**Instructions for the task:**
Every line below from the one containing "Fillers || 487" through the one containing "min in group" must be transcribed exactly. Omit all lines outside that stretch.

- - -

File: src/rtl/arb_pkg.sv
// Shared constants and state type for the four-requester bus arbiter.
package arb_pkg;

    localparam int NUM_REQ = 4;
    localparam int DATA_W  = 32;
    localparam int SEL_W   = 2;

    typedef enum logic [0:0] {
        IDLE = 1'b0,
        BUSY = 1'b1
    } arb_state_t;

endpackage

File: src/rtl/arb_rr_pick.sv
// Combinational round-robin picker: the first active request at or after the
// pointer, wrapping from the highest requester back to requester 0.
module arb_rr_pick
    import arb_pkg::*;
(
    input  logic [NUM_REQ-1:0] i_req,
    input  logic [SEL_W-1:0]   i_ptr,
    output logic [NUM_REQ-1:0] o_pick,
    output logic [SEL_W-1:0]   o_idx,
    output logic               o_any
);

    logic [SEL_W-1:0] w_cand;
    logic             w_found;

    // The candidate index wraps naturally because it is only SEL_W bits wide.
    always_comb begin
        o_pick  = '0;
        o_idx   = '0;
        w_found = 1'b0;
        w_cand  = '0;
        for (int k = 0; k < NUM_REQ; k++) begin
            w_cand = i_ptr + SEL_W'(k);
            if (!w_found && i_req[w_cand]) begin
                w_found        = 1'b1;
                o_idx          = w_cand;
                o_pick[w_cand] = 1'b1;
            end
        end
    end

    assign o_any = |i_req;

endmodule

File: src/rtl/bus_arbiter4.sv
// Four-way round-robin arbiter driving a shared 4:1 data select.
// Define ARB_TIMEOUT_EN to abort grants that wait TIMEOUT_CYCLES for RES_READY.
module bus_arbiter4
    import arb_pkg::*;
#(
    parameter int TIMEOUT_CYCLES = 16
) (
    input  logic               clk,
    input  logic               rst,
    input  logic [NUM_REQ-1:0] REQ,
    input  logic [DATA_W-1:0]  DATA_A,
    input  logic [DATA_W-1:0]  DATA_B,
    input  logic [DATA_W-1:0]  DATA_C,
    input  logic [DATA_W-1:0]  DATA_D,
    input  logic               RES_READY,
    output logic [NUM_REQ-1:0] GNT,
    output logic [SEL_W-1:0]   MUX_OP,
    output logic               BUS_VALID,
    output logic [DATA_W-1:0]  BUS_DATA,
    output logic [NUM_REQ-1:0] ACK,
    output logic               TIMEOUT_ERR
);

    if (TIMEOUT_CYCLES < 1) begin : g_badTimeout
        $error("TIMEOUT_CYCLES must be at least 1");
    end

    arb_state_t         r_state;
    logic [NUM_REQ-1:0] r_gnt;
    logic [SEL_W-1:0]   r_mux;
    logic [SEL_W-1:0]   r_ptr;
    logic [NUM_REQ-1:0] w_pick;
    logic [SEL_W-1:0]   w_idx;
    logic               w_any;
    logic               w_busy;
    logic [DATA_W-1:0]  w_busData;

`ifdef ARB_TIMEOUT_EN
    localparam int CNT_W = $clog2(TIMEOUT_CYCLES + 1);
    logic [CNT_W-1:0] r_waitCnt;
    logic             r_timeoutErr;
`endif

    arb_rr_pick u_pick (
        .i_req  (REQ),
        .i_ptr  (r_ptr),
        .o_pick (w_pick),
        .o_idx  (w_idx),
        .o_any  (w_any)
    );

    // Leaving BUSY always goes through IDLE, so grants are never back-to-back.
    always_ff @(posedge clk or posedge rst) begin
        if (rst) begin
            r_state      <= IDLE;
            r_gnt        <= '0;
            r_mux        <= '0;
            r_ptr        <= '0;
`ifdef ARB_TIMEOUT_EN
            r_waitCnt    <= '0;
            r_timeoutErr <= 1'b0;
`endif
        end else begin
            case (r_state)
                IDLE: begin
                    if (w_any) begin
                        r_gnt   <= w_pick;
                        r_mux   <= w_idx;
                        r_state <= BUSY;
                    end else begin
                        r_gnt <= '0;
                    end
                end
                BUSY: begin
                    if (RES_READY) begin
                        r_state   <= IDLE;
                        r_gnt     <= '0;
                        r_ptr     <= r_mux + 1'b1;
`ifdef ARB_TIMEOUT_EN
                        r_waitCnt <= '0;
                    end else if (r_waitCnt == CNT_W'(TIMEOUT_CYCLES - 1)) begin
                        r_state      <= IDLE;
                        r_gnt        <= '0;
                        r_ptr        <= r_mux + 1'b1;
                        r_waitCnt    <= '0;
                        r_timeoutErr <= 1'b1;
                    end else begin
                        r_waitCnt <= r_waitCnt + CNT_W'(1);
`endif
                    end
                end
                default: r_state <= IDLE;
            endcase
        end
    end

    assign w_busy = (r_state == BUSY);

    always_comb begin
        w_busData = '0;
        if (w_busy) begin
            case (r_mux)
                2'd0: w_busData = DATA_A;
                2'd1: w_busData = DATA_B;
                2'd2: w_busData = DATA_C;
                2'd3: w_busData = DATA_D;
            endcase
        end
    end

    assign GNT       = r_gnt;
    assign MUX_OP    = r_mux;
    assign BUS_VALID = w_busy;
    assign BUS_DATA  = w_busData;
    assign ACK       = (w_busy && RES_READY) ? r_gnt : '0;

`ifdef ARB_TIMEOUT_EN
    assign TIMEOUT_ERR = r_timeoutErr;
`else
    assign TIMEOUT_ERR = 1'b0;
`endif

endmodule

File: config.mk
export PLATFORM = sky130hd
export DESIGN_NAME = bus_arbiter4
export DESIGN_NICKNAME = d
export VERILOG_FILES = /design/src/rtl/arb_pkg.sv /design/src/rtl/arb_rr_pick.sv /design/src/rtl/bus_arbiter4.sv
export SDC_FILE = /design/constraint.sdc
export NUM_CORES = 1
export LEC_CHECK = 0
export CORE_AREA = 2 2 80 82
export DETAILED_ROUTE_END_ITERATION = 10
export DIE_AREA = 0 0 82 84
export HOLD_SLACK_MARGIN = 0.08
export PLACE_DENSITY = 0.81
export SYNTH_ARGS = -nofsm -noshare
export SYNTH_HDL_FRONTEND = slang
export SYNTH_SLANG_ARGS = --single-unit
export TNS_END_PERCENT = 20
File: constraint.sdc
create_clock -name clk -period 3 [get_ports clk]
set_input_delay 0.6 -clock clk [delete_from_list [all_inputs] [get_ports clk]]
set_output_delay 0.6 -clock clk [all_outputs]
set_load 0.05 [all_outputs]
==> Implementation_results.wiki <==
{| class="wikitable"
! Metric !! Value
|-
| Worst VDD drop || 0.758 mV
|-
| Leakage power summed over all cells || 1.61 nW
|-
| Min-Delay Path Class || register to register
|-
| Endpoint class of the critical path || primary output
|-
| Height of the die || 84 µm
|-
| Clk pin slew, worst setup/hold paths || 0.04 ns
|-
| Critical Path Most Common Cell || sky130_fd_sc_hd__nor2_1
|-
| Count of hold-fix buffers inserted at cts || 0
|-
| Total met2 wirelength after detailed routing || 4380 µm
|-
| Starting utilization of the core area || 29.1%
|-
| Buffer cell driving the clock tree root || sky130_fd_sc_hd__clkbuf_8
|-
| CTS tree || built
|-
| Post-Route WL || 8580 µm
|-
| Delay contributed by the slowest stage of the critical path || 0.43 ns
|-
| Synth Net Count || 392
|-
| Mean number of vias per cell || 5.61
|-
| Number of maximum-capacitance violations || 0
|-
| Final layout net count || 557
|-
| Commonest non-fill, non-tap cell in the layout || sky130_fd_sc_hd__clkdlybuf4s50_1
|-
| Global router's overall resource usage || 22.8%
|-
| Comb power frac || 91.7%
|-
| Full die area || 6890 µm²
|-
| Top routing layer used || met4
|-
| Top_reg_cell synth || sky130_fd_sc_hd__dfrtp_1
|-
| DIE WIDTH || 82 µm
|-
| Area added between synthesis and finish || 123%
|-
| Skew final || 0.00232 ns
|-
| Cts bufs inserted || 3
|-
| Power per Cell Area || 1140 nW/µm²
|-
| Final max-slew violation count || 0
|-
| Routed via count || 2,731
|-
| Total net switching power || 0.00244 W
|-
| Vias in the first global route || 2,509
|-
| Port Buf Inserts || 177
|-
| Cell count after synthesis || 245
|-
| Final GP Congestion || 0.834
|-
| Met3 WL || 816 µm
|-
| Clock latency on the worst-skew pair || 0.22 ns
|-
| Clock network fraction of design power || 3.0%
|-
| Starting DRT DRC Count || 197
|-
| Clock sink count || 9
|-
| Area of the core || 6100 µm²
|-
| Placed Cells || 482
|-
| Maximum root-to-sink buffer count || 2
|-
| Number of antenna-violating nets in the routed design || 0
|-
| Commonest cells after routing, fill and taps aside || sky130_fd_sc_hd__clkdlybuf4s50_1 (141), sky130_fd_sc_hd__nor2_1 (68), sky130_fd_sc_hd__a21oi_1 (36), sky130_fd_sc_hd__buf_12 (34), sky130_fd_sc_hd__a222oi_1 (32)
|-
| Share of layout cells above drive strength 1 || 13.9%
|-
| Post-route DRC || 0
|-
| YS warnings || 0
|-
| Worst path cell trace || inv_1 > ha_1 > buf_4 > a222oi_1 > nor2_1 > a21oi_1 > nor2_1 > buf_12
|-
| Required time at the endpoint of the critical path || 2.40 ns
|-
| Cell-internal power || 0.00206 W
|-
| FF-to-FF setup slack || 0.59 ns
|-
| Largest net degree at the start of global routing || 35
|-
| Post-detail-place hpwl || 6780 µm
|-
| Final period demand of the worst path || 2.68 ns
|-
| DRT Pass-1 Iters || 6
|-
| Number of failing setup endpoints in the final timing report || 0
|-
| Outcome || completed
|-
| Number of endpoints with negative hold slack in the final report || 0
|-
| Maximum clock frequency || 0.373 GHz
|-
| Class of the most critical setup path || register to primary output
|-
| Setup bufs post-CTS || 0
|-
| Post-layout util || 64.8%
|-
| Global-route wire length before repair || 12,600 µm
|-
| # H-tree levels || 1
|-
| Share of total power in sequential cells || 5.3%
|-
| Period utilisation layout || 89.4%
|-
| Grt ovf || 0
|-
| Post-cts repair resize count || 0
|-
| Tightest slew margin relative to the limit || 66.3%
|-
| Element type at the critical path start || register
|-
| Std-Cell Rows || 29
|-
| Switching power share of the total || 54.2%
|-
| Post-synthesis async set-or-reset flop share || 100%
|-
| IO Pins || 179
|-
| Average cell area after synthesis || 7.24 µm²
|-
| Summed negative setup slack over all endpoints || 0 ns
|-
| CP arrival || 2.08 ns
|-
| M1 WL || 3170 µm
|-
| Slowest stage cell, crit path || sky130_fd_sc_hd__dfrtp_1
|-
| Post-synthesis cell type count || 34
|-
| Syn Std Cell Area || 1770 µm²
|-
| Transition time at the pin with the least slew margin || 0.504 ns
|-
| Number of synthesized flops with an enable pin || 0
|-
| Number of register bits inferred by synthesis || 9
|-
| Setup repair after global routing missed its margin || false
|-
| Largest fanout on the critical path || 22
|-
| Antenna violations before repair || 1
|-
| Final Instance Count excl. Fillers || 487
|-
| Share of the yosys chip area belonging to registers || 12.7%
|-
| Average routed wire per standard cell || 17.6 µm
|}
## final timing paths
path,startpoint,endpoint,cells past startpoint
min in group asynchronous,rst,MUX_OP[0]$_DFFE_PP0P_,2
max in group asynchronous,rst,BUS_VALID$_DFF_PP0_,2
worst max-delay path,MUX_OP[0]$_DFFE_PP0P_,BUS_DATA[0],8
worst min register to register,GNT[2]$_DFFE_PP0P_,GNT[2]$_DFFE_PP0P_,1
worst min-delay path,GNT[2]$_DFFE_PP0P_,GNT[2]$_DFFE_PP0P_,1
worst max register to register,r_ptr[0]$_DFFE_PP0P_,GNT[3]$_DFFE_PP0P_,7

- - -

**Answer section:**
| Final Instance Count excl. Fillers || 487
|-
| Share of the yosys chip area belonging to registers || 12.7%
|-
| Average routed wire per standard cell || 17.6 µm
|}
## final timing paths
path,startpoint,endpoint,cells past startpoint
min in group asynchronous,rst,MUX_OP[0]$_DFFE_PP0P_,2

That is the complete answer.